Considerando a especificidade da inclusão pelo trabalho, além do apoio dos equipamentos mencionados anteriormente, as iniciativas de geração de renda contam com a articulação de um fórum, conhecido como Fórum Gera Renda, um espaço de interlocução, organizado por representação, com a finalidade de fomentar a construção de uma rede que execute ações dentro da lógica da economia solidária. É um espaço intersetorial, aberto à participação de iniciativas de outras secretarias do município. O Fórum é composto por 22 oficinas distribuídas em dois serviços de geração de renda – o Núcleo de Oficinas e Trabalho (NOT) e a Casa das Oficinas, além de mais outros pequenos núcleos de geração de renda, que se inserem dentro dos serviços de saúde mental, como CAPS, CECCOS e Centros de Saúde de todos os distritos do município de Campinas. Ao todo, nesse conjunto de iniciativas, estão representados cerca de 350 usuários nesse Fórum.
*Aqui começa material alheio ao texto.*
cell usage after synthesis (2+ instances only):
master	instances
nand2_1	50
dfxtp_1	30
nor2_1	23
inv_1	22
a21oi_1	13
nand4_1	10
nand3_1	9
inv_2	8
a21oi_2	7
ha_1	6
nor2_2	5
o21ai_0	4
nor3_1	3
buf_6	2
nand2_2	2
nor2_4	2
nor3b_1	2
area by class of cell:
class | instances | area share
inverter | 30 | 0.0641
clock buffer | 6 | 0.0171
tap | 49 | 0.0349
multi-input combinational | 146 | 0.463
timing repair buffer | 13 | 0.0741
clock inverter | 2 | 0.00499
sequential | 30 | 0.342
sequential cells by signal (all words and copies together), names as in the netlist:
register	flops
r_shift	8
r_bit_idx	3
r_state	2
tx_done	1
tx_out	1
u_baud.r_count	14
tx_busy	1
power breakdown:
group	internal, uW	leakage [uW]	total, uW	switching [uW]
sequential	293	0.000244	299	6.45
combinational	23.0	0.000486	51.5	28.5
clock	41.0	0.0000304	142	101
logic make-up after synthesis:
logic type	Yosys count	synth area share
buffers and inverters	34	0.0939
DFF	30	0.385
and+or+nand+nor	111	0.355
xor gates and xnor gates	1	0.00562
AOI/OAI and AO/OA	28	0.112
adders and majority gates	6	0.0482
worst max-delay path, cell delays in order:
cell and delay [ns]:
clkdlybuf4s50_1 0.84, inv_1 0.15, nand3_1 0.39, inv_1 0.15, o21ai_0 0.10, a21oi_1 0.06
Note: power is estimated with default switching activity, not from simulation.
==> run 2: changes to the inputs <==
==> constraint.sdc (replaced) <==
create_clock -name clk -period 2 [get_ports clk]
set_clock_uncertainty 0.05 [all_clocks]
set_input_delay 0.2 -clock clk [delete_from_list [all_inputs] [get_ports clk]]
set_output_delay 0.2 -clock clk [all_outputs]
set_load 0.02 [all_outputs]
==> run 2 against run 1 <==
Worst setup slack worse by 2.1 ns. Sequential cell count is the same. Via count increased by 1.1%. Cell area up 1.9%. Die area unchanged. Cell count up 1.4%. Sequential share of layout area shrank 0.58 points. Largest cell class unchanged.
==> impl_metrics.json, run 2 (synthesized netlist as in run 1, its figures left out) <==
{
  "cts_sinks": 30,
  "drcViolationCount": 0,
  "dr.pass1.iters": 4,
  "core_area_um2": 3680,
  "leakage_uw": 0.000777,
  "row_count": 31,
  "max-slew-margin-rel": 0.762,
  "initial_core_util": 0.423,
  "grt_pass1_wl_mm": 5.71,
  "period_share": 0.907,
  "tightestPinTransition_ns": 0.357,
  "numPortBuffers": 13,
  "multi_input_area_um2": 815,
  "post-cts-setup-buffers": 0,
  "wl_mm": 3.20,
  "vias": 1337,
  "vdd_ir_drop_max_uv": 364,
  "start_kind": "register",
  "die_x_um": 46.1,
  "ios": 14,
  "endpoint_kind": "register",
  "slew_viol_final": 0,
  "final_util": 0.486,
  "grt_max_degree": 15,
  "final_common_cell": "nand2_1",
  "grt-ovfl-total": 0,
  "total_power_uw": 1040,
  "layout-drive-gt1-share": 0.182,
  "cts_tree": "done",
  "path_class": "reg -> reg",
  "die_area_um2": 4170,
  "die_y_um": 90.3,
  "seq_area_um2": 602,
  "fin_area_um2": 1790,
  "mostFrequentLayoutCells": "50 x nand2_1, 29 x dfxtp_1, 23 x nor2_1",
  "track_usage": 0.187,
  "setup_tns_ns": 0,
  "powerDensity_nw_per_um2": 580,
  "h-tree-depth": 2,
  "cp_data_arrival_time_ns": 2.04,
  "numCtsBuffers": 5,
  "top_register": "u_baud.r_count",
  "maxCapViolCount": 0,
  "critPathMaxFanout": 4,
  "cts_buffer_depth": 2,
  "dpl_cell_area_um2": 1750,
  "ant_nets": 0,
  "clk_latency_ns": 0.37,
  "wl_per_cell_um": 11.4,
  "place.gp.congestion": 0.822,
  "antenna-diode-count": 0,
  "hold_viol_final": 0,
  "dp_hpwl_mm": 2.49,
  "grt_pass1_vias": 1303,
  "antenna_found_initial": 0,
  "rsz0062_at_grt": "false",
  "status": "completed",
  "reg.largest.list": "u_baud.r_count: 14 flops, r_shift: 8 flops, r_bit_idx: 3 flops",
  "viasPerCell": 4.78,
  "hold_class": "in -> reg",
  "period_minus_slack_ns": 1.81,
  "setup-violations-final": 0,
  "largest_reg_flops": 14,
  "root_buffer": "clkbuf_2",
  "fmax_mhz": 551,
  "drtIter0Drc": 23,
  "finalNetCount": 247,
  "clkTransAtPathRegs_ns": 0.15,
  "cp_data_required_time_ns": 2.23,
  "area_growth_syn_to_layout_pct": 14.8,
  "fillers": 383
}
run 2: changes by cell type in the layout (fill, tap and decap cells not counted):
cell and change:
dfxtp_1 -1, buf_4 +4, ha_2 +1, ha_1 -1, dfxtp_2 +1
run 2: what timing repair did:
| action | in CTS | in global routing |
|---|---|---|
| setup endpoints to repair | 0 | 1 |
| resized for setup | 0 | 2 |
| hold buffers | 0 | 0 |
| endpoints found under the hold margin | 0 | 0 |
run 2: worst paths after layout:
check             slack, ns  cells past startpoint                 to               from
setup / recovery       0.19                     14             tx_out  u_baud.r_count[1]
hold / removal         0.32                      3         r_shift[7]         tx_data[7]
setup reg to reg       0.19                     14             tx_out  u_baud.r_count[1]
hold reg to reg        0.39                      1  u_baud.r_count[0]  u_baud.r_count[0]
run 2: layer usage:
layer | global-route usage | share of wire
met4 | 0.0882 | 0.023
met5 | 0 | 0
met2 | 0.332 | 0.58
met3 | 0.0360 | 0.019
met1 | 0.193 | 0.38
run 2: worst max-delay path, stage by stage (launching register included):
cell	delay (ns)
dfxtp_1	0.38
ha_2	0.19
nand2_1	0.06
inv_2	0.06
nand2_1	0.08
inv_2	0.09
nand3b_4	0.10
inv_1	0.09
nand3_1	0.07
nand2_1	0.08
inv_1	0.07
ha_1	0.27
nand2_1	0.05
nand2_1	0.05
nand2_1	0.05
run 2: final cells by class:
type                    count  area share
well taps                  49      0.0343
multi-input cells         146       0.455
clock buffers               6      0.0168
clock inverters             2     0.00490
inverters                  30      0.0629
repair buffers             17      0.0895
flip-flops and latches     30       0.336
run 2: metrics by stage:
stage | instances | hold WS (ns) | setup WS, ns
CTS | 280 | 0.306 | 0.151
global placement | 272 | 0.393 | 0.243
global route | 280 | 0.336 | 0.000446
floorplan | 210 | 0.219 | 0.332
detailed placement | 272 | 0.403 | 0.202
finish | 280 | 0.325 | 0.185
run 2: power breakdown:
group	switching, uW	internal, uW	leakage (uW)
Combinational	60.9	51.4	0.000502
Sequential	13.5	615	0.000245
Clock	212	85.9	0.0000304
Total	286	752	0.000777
[src/rtl/fifo_drain_arbiter.sv]
// Round-robin drain of N_CH first-word-fall-through FIFOs onto a single
// registered valid/ready stream, with grants capped at BURST_LEN beats.
package fifo_drain_arbiter_pkg;
  typedef struct packed {
    logic        pop;
    logic        push;
    logic        flush;
    logic [31:0] data;
  } fifo_req_t;

  typedef struct packed {
    logic        empty;
    logic        full;
    logic        alm_full;
    logic [31:0] data;
  } fifo_resp_t;
endpackage

module fifo_drain_arbiter
  import fifo_drain_arbiter_pkg::*;
#(
  parameter  int unsigned N_CH      = 4,
  parameter  int unsigned BURST_LEN = 8,
  localparam int unsigned CH_W      = $clog2(N_CH)
) (
  input  logic            clk_i,
  input  logic            rst_ni,
  input  logic            en_i,
  input  logic [N_CH-1:0] flush_i,
  output fifo_req_t       fifo_req_o [N_CH],
  input  fifo_resp_t      fifo_resp_i [N_CH],
  output logic [31:0]     data_o,
  output logic [CH_W-1:0] ch_o,
  output logic            valid_o,
  input  logic            ready_i,
  output logic            busy_o
);

  typedef enum logic {IDLE, GRANT} state_t;

  state_t          state, state_nxt;
  logic [CH_W-1:0] gnt_ch, gnt_ch_nxt;
  logic [CH_W-1:0] rr_ptr, rr_ptr_nxt;
  logic [7:0]      beat_cnt, beat_cnt_nxt;
  logic [N_CH-1:0] avail;
  logic [CH_W:0]   sum;
  logic [CH_W-1:0] pick;
  logic            found;
  logic            slot_free;
  logic            pop_any;
  logic            unused_resp;

  assign slot_free = !valid_o || ready_i;
  assign busy_o    = (state == GRANT) || valid_o;

  // full/alm_full only matter to a writer; this block never pushes
  always_comb begin
    unused_resp = 1'b0;
    for (int unsigned i = 0; i < N_CH; i++) begin
      avail[i]    = !fifo_resp_i[i].empty && !flush_i[i];
      unused_resp = unused_resp ^ fifo_resp_i[i].full ^ fifo_resp_i[i].alm_full;
    end
  end

  // first available channel at or after rr_ptr, wrapping at N_CH
  always_comb begin
    found = 1'b0;
    pick  = '0;
    sum   = '0;
    for (int unsigned k = 0; k < N_CH; k++) begin
      sum = {1'b0, rr_ptr} + (CH_W+1)'(k);
      if (sum >= (CH_W+1)'(N_CH)) sum = sum - (CH_W+1)'(N_CH);
      if (!found && avail[sum[CH_W-1:0]]) begin
        found = 1'b1;
        pick  = sum[CH_W-1:0];
      end
    end
  end

  always_comb begin
    state_nxt    = state;
    gnt_ch_nxt   = gnt_ch;
    rr_ptr_nxt   = rr_ptr;
    beat_cnt_nxt = beat_cnt;
    pop_any      = 1'b0;
    case (state)
      IDLE: begin
        if (en_i && found) begin
          gnt_ch_nxt   = pick;
          beat_cnt_nxt = '0;
          state_nxt    = GRANT;
        end
      end
      GRANT: begin
        pop_any = en_i && !flush_i[gnt_ch] && !fifo_resp_i[gnt_ch].empty && slot_free;
        if (pop_any) beat_cnt_nxt = beat_cnt + 8'd1;
        if ((pop_any && beat_cnt_nxt == 8'(BURST_LEN)) ||
            (fifo_resp_i[gnt_ch].empty && slot_free) ||
            flush_i[gnt_ch] || !en_i) begin
          state_nxt  = IDLE;
          rr_ptr_nxt = (gnt_ch == CH_W'(N_CH-1)) ? '0 : gnt_ch + CH_W'(1);
        end
      end
      default: state_nxt = IDLE;
    endcase
  end

  always_comb begin
    for (int unsigned i = 0; i < N_CH; i++) begin
      fifo_req_o[i].pop   = pop_any && (gnt_ch == CH_W'(i));
      fifo_req_o[i].push  = 1'b0;
      fifo_req_o[i].flush = flush_i[i];
      fifo_req_o[i].data  = '0;
    end
  end

  always_ff @(posedge clk_i or negedge rst_ni) begin
    if (!rst_ni) begin
      state    <= IDLE;
      gnt_ch   <= '0;
      rr_ptr   <= '0;
      beat_cnt <= '0;
      valid_o  <= 1'b0;
      data_o   <= '0;
      ch_o     <= '0;
    end else begin
      state    <= state_nxt;
      gnt_ch   <= gnt_ch_nxt;
      rr_ptr   <= rr_ptr_nxt;
      beat_cnt <= beat_cnt_nxt;
      if (pop_any) begin
        valid_o <= 1'b1;
        data_o  <= fifo_resp_i[gnt_ch].data;
        ch_o    <= gnt_ch;
      end else if (ready_i) begin
        valid_o <= 1'b0;
      end
    end
  end

endmodule
[config.mk]
export PLATFORM = sky130hd
export DESIGN_NAME = fifo_drain_arbiter
export DESIGN_NICKNAME = d
export VERILOG_FILES = /design/src/rtl/fifo_drain_arbiter.sv
export SDC_FILE = /design/constraint.sdc
export NUM_CORES = 1
export LEC_CHECK = 0
export ABC_CLOCK_PERIOD_IN_PS = 2340
export CELL_PAD_IN_SITES_DETAIL_PLACEMENT = 0
export CELL_PAD_IN_SITES_GLOBAL_PLACEMENT = 1
export CORE_UTILIZATION = 22
export CTS_BUF_LIST = sky130_fd_sc_hd__clkbuf_16
export DETAILED_ROUTE_END_ITERATION = 10
export GPL_ROUTABILITY_DRIVEN = 1
export PLACE_DENSITY = 0.84
export REMOVE_ABC_BUFFERS = 1
export SLEW_MARGIN = 20
export SYNTH_ARGS = -nofsm -noshare
export SYNTH_HDL_FRONTEND = slang
export SYNTH_SLANG_ARGS = --single-unit
[constraint.sdc]
create_clock -name clk_i -period 2.34 [get_ports clk_i]
set_input_delay 0.351 -clock clk_i [delete_from_list [all_inputs] [get_ports clk_i]]
set_output_delay 0.351 -clock clk_i [all_outputs]
set_load 0.03 [all_outputs]
# Word level (Yosys, flattened, before mapping)
# Index checks and enable logic that the tools add are counted.
[op_classes]
add_sub_neg = 9
order_cmp = 10
eq_ne = 5
n_mux = 36
bitwise_logic = 2
reduce_logical = 41
[ops]
columns = ["operator", "n"]
rows = [
  ["35-bit binary-select mux with 2-bit select", 1],
  ["35-bit 2-to-1 mux", 2],
  ["8-bit 2-to-1 mux", 3],
  ["2-bit 2-to-1 mux", 9],
  ["1-bit logical AND", 17],
  ["8-bit case mux with 2 select lines", 1],
  ["1-bit zero test", 15],
  ["2-bit by 3-bit < comparator with 1-bit output, second input constant", 5],
  ["1-bit 2-to-1 mux", 14],
  ["3-bit greater-or-equal comparator, second input constant", 4],
  ["1-bit binary-select mux with 2-bit select", 5],
  ["8-bit by 1-bit adder with 8-bit output, second input constant", 1],
  ["8-bit by 4-bit == test with 1-bit output, second input constant", 1],
  ["2-bit by 1-bit subtractor with 2-bit output, second input constant", 4],
  ["2-bit by 2-bit adder with 3-bit output, second input constant", 2],
  ["1-bit logical OR", 5],
  ["2-bit == test, second input constant", 2],
  ["2-bit AND reduction", 2],
  ["2-bit by 1-bit adder with 3-bit output, second input constant", 1],
  ["2-bit by 3-bit greater-or-equal comparator with 1-bit output, second input constant", 1],
  ["2-bit inverter with 3-bit output", 1],
  ["2-bit by 1-bit adder with 2-bit output, second input constant", 1],
  ["2-bit by 1-bit == test with 1-bit output, second input constant", 1],
  ["2-bit zero test", 1],
  ["4 further kinds", 4],
]
[totals]
register_bits = 48
in_bits = 148
output_inout_bits = 176

# Logic depth before layout (Yosys ltp)
[logic_depth]
depth_word = 17
depth_mapped = 8
ltp_nobuf = 5

# Worst setup path before layout
# No wires, ideal clock.
[synth_timing]
kind = "register -> output"
from = "register gnt_ch[0]"
to = "output fifo_req_o[34] in the netlist's numbering"
arrival_time_ns = 1.897
path_slack_ns = 0.092
stages_incl_launch_ff = 9
path_cell_list = "dfrtp_1 > buf_6 > inv_2 > mux4_2 > and2_1 > buf_2 > nand2_4 > buf_6 > nor2_1"
[synth_lines]
columns = ["item", "line_no", "rtl"]
rows = [
  ["from (decl)", "42", "logic [CH_W-1:0] gnt_ch, gnt_ch_nxt;"],
  ["from (signal assigned)", "128", "gnt_ch <= gnt_ch_nxt;"],
  ["to (decl)", "30", "output fifo_req_t fifo_req_o [N_CH],"],
]

==> results.py <==
metrics = {
    "timing": {
        "hold_viol_final": 0,
        "setup_viol": 0,
        "fmax_mhz": 437,
        "rsz0062_at_grt": "no",
        "worst_pin_slew_ns": 0.640,
        "final.setup.worst_slack_ns": 0.0501,
        "period_share_pct": 97.9,
        "drv_slew": 0,
        "final.setup_skew_ns": 0.00952,
        "fin_crit_ns": 2.29,
        "relSlewSlack_pct": 57.3,
    },
    "drt": {
        "drc": 0,
        "antenna_left": 0,
        "highest_layer": "met4",
        "wl_met1_mm": 4.56,
        "drt_pass1_iterations": 4,
        "first_iter_violations": 97,
        "wl_mm": 11.2,
        "num_vias": 3097,
        "wl_per_cell_um": 14.2,
        "dr_wl_met3_mm": 1.03,
        "viasPerCell": 3.92,
        "wl_met2_mm": 5.47,
    },
    "floorplan": {
        "die_area_um2": 19400,
        "core_um2": 18200,
        "placementRows": 49,
        "die_h_um": 139,
        "num_io_pins": 324,
        "start_util_pct": 22.8,
        "die_width_um": 139,
    },
    "clock_network": {
        "clk_pin_slew_ns": 0.07,
        "cts.htree.levels": 2,
        "cts_made_buffers": 5,
        "clk_latency_ns": 0.30,
        "clock_sinks": 48,
        "cts_tree": "built",
        "cts-root-buf": "clkbuf_16",
        "cts_hold_buf": 0,
        "clockBufferDepth": 2,
    },
    "run": {
        "drv_cap": 0,
    },
    "finish": {
        "fill_cells": 1890,
        "drive_gt1_share_pct": 14.4,
        "fin_nets": 713,
        "final_cell_area_um2": 6040,
        "synthToLayoutAreaGrowth_pct": 45.7,
        "antenna_cells": 0,
    },
    "synth": {
        "synthFlopType": "dfrtp_1",
        "avgSynthCellArea_um2": 11.3,
        "synth_edf_count": 0,
        "synth_cell_types": 43,
        "mappedNetlistArea_um2": 4150,
        "synth.area.top_cells": "dfrtp_1 29%, buf_4 25%, mux4_2 18%",
        "ys_async_sr_fraction_pct": 100,
        "yosysTopAreaCell": "dfrtp_1",
        "yosysTopAreaCellShare_pct": 29.0,
        "ys_ff_latch": 48,
        "yosysWarnings": 0,
        "yosys-top-cells-count": "136 x buf_4, 48 x dfrtp_1, 34 x mux2_1, 34 x mux4_2, 16 x nand2_1",
        "post-synth-top-count-cell": "buf_4",
        "synth_cells": 367,
        "ys_seq_area_share_pct": 29.0,
    },
    "critical_path": {
        "startpoint_type": "input port",
        "endpoint_kind": "output port",
        "worstPathArrival_ns": 1.94,
        "path_max_fanout": 5,
        "crit_required_ns": 1.99,
        "crit_type": "input port to output port",
    },
    "pwr": {
        "ir_worst_vdd_mv": 0.504,
        "p_total_mw": 4.99,
        "leakagePower_nw": 2.63,
        "p_per_area_nw_per_um2": 826,
    },
    "placed_design": {
        "pre_cts_slack_ns": -0.153,
        "placed_area_um2": 5860,
        "numPortBuffers": 183,
        "dpl.hpwl_mm": 9.17,
        "gp_congestion": 0.810,
    },
    "run_status": {
        "outcome": "completed",
    },
    "grt": {
        "antenna_found_initial": 0,
        "overflow": 0,
        "grt_max_degree": 36,
        "grt_pass1_wl_mm": 17.3,
        "grt.total_usage_pct": 11.7,
        "first_global_vias": 2993,
    },
    "worst_hold_path": {
        "hp-class": "input port to async pin",
    },
}
## worst paths after layout
kind | start | endpoint | slack, ns | depth (start not counted)
worst min register to register | data_o[17] | data_o[17] | 0.49 | 1
worst min-delay path | rst_ni | beat_cnt[3] | 0.07 | 1
max in group asynchronous | rst_ni | data_o[9] | 1.71 | 2
min in group clk_i | data_o[17] | data_o[17] | 0.49 | 1
worst max-delay path | flush_i[0] | fifo_req_o[139] | 0.05 | 6
worst max register to register | gnt_ch[0] | beat_cnt[7] | 0.17 | 6
[src/rtl/key_slot.sv]
// One key register of the bank. Written only on commit, wiped by the
// synchronous clear, zeroed by the asynchronous reset.
module key_slot
    import key_bank_pkg::*;
#(
    parameter int KEY_W = 64
) (
    input  logic             clk,
    input  logic             n_rst,
    input  logic             clr_i,
    input  logic             we_i,
    input  logic [KEY_W-1:0] d_i,
    output logic [KEY_W-1:0] q_o
);

    logic [KEY_W-1:0] key_q;
    logic [KEY_W-1:0] key_d;

    // Next value: clear wins over write, otherwise hold.
    always_comb begin
        key_d = key_q;
        if (clr_i) begin
            key_d = '0;
        end else if (we_i) begin
            key_d = d_i;
        end
    end

    // Key storage register.
    always_ff @(posedge clk or negedge n_rst) begin
        if (!n_rst) begin
            key_q <= '0;
        end else begin
            key_q <= key_d;
        end
    end

    assign q_o = key_q;

endmodule : key_slot
--- config.mk ---
export PLATFORM = sky130hd
export DESIGN_NAME = sb_ctrl
export DESIGN_NICKNAME = d
export VERILOG_FILES = /design/src/rtl/sb_ctrl_pkg.sv /design/src/rtl/sb_fifo.sv /design/src/rtl/sb_ctrl.sv
export SDC_FILE = /design/constraint.sdc
export NUM_CORES = 1
export LEC_CHECK = 0
export BUFFER_PORTS_ARGS = -buffer_cell sky130_fd_sc_hd__buf_2
export CORE_MARGIN = 2
export CORE_UTILIZATION = 32
export CTS_CLUSTER_SIZE = 16
export DETAILED_ROUTE_END_ITERATION = 8
export PLACE_DENSITY = 0.59
export SETUP_SLACK_MARGIN = 0.5
export SYNTH_ARGS = -nofsm -noshare
export SYNTH_HDL_FRONTEND = slang
export SYNTH_HIERARCHICAL = 1
export SYNTH_SLANG_ARGS = --single-unit
--- constraint.sdc ---
create_clock -name clk -period 3.4 [get_ports clk]
set_input_delay 0.51 -clock clk [delete_from_list [all_inputs] [get_ports clk]]
set_output_delay 0.51 -clock clk [all_outputs]
set_load 0.05 [all_outputs]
O campo da inclusão pelo trabalho, tem na experiência do NOT, uma das suas iniciativas mais exitosas. Este serviço é um equipamento da rede municipal de saúde mental, sediado dentro do hospital Cândido Ferreira, sendo o principal serviço de inclusão pelo trabalho em Campinas. Sua forma jurídica é associação, na qual o hospital Candido Ferreira e a Associação Cornélia Vlieg compõem uma parceria. O Núcleo de Oficinas e Trabalho tem vinte e três anos de existência, oferece experiência de criação e trabalho de forma autogestionária, trabalhando na lógica da economia solidária. Atualmente tem quinze oficinas e atende a mais de trezentos usuários da rede de Campinas. As oficinas Agrícola, Culinária, Papel Artesanal, Nutrição, Vitral artesanal, Construção Civil, Parceria, Gráfica, Ladrilho Hidráulico, Mosaico, Marcenaria, Serralheria, Eventos, Costura e Pintura reambientaram os espaços onde antes funcionavam as enfermarias e o necrotério.

Atualmente, compondo com a experiência do NOT, temos a Casa das oficinas, que se divide em dois espaços de trabalho (a Casa do Artesanato e a Casa da culinária). A Casa das Oficinas se define como um serviço de inclusão social pelo trabalho e geração de renda em saúde mental, está em funcionamento desde 2005. Na Casa da Culinária acontece a Oficina Sabor da Vida que produz e comercializa salgados, bolos, doces, cafés da manhã, lanches e coquetéis em uma parceria com o Ceco Tear das Artes, onde formam o Clube dos Sabores, que comercializa pastéis num espaço cedido pela prefeitura.

A Casa do Artesanato e o Armazém das oficinas são os espaços onde se comercializam os produtos dessas oficinas, além da participação em feiras e eventos. Em todos esses serviços acontecem “rodas” semanalmente: o espaço de reunião com oficineiros, e onde se pode avaliar o andamento do trabalho, os sentidos de estar ali etc.

A organização apresentada acima diz dos espaços destinados a iniciativas de geração de renda para pessoas com transtornos mentais no município de Campinas e dentro dessa rede estabelecemos nosso campo de pesquisa, conforme apresentaremos mais adiante.